▶ **Exercise inputs**
■ ■ ■

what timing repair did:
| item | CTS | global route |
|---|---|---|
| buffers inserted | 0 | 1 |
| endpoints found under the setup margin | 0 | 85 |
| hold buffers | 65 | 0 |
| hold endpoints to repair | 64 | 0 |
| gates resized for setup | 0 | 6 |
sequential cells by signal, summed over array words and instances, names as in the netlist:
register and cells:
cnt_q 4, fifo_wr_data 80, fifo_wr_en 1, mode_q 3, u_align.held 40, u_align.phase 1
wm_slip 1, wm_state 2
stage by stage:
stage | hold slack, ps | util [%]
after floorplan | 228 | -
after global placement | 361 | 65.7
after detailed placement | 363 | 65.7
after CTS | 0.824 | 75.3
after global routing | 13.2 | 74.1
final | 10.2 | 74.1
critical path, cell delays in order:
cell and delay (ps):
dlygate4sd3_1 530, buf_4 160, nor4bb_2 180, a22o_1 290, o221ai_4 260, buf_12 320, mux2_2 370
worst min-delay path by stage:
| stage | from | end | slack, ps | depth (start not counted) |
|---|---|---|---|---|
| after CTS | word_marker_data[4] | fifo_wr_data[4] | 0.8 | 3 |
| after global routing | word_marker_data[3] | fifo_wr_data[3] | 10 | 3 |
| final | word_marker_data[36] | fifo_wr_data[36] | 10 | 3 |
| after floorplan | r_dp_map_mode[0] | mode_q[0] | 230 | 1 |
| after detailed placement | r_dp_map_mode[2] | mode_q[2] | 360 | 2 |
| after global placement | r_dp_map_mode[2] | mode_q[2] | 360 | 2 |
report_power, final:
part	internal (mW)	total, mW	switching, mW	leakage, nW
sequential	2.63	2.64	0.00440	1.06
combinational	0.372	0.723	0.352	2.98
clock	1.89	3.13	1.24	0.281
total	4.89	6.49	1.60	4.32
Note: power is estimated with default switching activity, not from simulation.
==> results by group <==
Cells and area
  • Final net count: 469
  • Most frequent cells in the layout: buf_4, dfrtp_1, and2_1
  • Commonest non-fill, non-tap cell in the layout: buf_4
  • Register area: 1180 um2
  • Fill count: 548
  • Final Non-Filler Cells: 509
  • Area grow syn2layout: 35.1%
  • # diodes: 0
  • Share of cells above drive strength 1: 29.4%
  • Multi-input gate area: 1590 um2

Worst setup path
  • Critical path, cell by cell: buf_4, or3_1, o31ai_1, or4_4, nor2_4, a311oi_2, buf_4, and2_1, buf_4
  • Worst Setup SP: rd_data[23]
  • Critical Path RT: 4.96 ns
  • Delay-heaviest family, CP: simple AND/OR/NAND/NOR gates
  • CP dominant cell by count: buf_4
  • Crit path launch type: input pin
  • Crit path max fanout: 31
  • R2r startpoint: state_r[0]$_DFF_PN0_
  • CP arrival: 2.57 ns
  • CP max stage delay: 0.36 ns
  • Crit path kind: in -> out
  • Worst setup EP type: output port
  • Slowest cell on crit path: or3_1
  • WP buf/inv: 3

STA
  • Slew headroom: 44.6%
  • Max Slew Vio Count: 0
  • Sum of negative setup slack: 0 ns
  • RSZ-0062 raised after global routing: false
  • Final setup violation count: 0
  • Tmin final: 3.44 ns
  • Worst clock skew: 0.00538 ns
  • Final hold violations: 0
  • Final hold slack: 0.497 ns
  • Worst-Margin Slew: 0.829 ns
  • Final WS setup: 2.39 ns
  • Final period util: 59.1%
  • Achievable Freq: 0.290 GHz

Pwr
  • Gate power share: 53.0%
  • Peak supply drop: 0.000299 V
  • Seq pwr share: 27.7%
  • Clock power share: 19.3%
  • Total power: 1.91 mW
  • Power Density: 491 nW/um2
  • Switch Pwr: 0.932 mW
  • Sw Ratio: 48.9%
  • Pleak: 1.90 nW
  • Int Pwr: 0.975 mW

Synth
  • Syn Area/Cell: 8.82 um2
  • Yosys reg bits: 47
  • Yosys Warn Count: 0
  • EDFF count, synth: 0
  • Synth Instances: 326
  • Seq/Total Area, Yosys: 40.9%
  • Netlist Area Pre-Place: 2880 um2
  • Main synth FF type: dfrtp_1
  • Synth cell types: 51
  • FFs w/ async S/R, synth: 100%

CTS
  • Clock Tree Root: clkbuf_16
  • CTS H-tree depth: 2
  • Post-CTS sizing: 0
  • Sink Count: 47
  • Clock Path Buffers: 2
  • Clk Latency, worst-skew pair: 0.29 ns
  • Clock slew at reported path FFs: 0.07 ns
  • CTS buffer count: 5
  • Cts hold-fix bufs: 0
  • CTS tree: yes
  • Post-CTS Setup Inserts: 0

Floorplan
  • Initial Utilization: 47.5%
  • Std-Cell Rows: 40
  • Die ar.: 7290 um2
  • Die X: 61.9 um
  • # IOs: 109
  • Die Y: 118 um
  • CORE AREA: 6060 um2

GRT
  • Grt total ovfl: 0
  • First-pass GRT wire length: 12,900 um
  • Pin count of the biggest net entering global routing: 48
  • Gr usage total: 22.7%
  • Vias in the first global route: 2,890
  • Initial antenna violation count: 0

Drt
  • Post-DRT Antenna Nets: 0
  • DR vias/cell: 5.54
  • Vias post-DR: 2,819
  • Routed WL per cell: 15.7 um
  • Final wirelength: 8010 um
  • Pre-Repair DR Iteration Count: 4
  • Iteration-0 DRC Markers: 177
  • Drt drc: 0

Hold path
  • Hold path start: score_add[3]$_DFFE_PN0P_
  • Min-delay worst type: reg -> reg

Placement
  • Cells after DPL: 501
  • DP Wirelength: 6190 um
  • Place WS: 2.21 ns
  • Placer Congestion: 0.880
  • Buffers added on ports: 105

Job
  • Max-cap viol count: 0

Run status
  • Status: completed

■ ■ ■

▶ **Work instruction**
Word for word, give back the data shown above.

▶ **Answer section**
what timing repair did:
| item | CTS | global route |
|---|---|---|
| buffers inserted | 0 | 1 |
| endpoints found under the setup margin | 0 | 85 |
| hold buffers | 65 | 0 |
| hold endpoints to repair | 64 | 0 |
| gates resized for setup | 0 | 6 |
sequential cells by signal, summed over array words and instances, names as in the netlist:
register and cells:
cnt_q 4, fifo_wr_data 80, fifo_wr_en 1, mode_q 3, u_align.held 40, u_align.phase 1
wm_slip 1, wm_state 2
stage by stage:
stage | hold slack, ps | util [%]
after floorplan | 228 | -
after global placement | 361 | 65.7
after detailed placement | 363 | 65.7
after CTS | 0.824 | 75.3
after global routing | 13.2 | 74.1
final | 10.2 | 74.1
critical path, cell delays in order:
cell and delay (ps):
dlygate4sd3_1 530, buf_4 160, nor4bb_2 180, a22o_1 290, o221ai_4 260, buf_12 320, mux2_2 370
worst min-delay path by stage:
| stage | from | end | slack, ps | depth (start not counted) |
|---|---|---|---|---|
| after CTS | word_marker_data[4] | fifo_wr_data[4] | 0.8 | 3 |
| after global routing | word_marker_data[3] | fifo_wr_data[3] | 10 | 3 |
| final | word_marker_data[36] | fifo_wr_data[36] | 10 | 3 |
| after floorplan | r_dp_map_mode[0] | mode_q[0] | 230 | 1 |
| after detailed placement | r_dp_map_mode[2] | mode_q[2] | 360 | 2 |
| after global placement | r_dp_map_mode[2] | mode_q[2] | 360 | 2 |
report_power, final:
part	internal (mW)	total, mW	switching, mW	leakage, nW
sequential	2.63	2.64	0.00440	1.06
combinational	0.372	0.723	0.352	2.98
clock	1.89	3.13	1.24	0.281
total	4.89	6.49	1.60	4.32
Note: power is estimated with default switching activity, not from simulation.
==> results by group <==
Cells and area
  • Final net count: 469
  • Most frequent cells in the layout: buf_4, dfrtp_1, and2_1
  • Commonest non-fill, non-tap cell in the layout: buf_4
  • Register area: 1180 um2
  • Fill count: 548
  • Final Non-Filler Cells: 509
  • Area grow syn2layout: 35.1%
  • # diodes: 0
  • Share of cells above drive strength 1: 29.4%
  • Multi-input gate area: 1590 um2

Worst setup path
  • Critical path, cell by cell: buf_4, or3_1, o31ai_1, or4_4, nor2_4, a311oi_2, buf_4, and2_1, buf_4
  • Worst Setup SP: rd_data[23]
  • Critical Path RT: 4.96 ns
  • Delay-heaviest family, CP: simple AND/OR/NAND/NOR gates
  • CP dominant cell by count: buf_4
  • Crit path launch type: input pin
  • Crit path max fanout: 31
  • R2r startpoint: state_r[0]$_DFF_PN0_
  • CP arrival: 2.57 ns
  • CP max stage delay: 0.36 ns
  • Crit path kind: in -> out
  • Worst setup EP type: output port
  • Slowest cell on crit path: or3_1
  • WP buf/inv: 3

STA
  • Slew headroom: 44.6%
  • Max Slew Vio Count: 0
  • Sum of negative setup slack: 0 ns
  • RSZ-0062 raised after global routing: false
  • Final setup violation count: 0
  • Tmin final: 3.44 ns
  • Worst clock skew: 0.00538 ns
  • Final hold violations: 0
  • Final hold slack: 0.497 ns
  • Worst-Margin Slew: 0.829 ns
  • Final WS setup: 2.39 ns
  • Final period util: 59.1%
  • Achievable Freq: 0.290 GHz

Pwr
  • Gate power share: 53.0%
  • Peak supply drop: 0.000299 V
  • Seq pwr share: 27.7%
  • Clock power share: 19.3%
  • Total power: 1.91 mW
  • Power Density: 491 nW/um2
  • Switch Pwr: 0.932 mW
  • Sw Ratio: 48.9%
  • Pleak: 1.90 nW
  • Int Pwr: 0.975 mW

Synth
  • Syn Area/Cell: 8.82 um2
  • Yosys reg bits: 47
  • Yosys Warn Count: 0
  • EDFF count, synth: 0
  • Synth Instances: 326
  • Seq/Total Area, Yosys: 40.9%
  • Netlist Area Pre-Place: 2880 um2
  • Main synth FF type: dfrtp_1
  • Synth cell types: 51
  • FFs w/ async S/R, synth: 100%

CTS
  • Clock Tree Root: clkbuf_16
  • CTS H-tree depth: 2
  • Post-CTS sizing: 0
  • Sink Count: 47
  • Clock Path Buffers: 2
  • Clk Latency, worst-skew pair: 0.29 ns
  • Clock slew at reported path FFs: 0.07 ns
  • CTS buffer count: 5
  • Cts hold-fix bufs: 0
  • CTS tree: yes
  • Post-CTS Setup Inserts: 0

Floorplan
  • Initial Utilization: 47.5%
  • Std-Cell Rows: 40
  • Die ar.: 7290 um2
  • Die X: 61.9 um
  • # IOs: 109
  • Die Y: 118 um
  • CORE AREA: 6060 um2

GRT
  • Grt total ovfl: 0
  • First-pass GRT wire length: 12,900 um
  • Pin count of the biggest net entering global routing: 48
  • Gr usage total: 22.7%
  • Vias in the first global route: 2,890
  • Initial antenna violation count: 0

Drt
  • Post-DRT Antenna Nets: 0
  • DR vias/cell: 5.54
  • Vias post-DR: 2,819
  • Routed WL per cell: 15.7 um
  • Final wirelength: 8010 um
  • Pre-Repair DR Iteration Count: 4
  • Iteration-0 DRC Markers: 177
  • Drt drc: 0

Hold path
  • Hold path start: score_add[3]$_DFFE_PN0P_
  • Min-delay worst type: reg -> reg

Placement
  • Cells after DPL: 501
  • DP Wirelength: 6190 um
  • Place WS: 2.21 ns
  • Placer Congestion: 0.880
  • Buffers added on ports: 105

Job
  • Max-cap viol count: 0

Run status
  • Status: completed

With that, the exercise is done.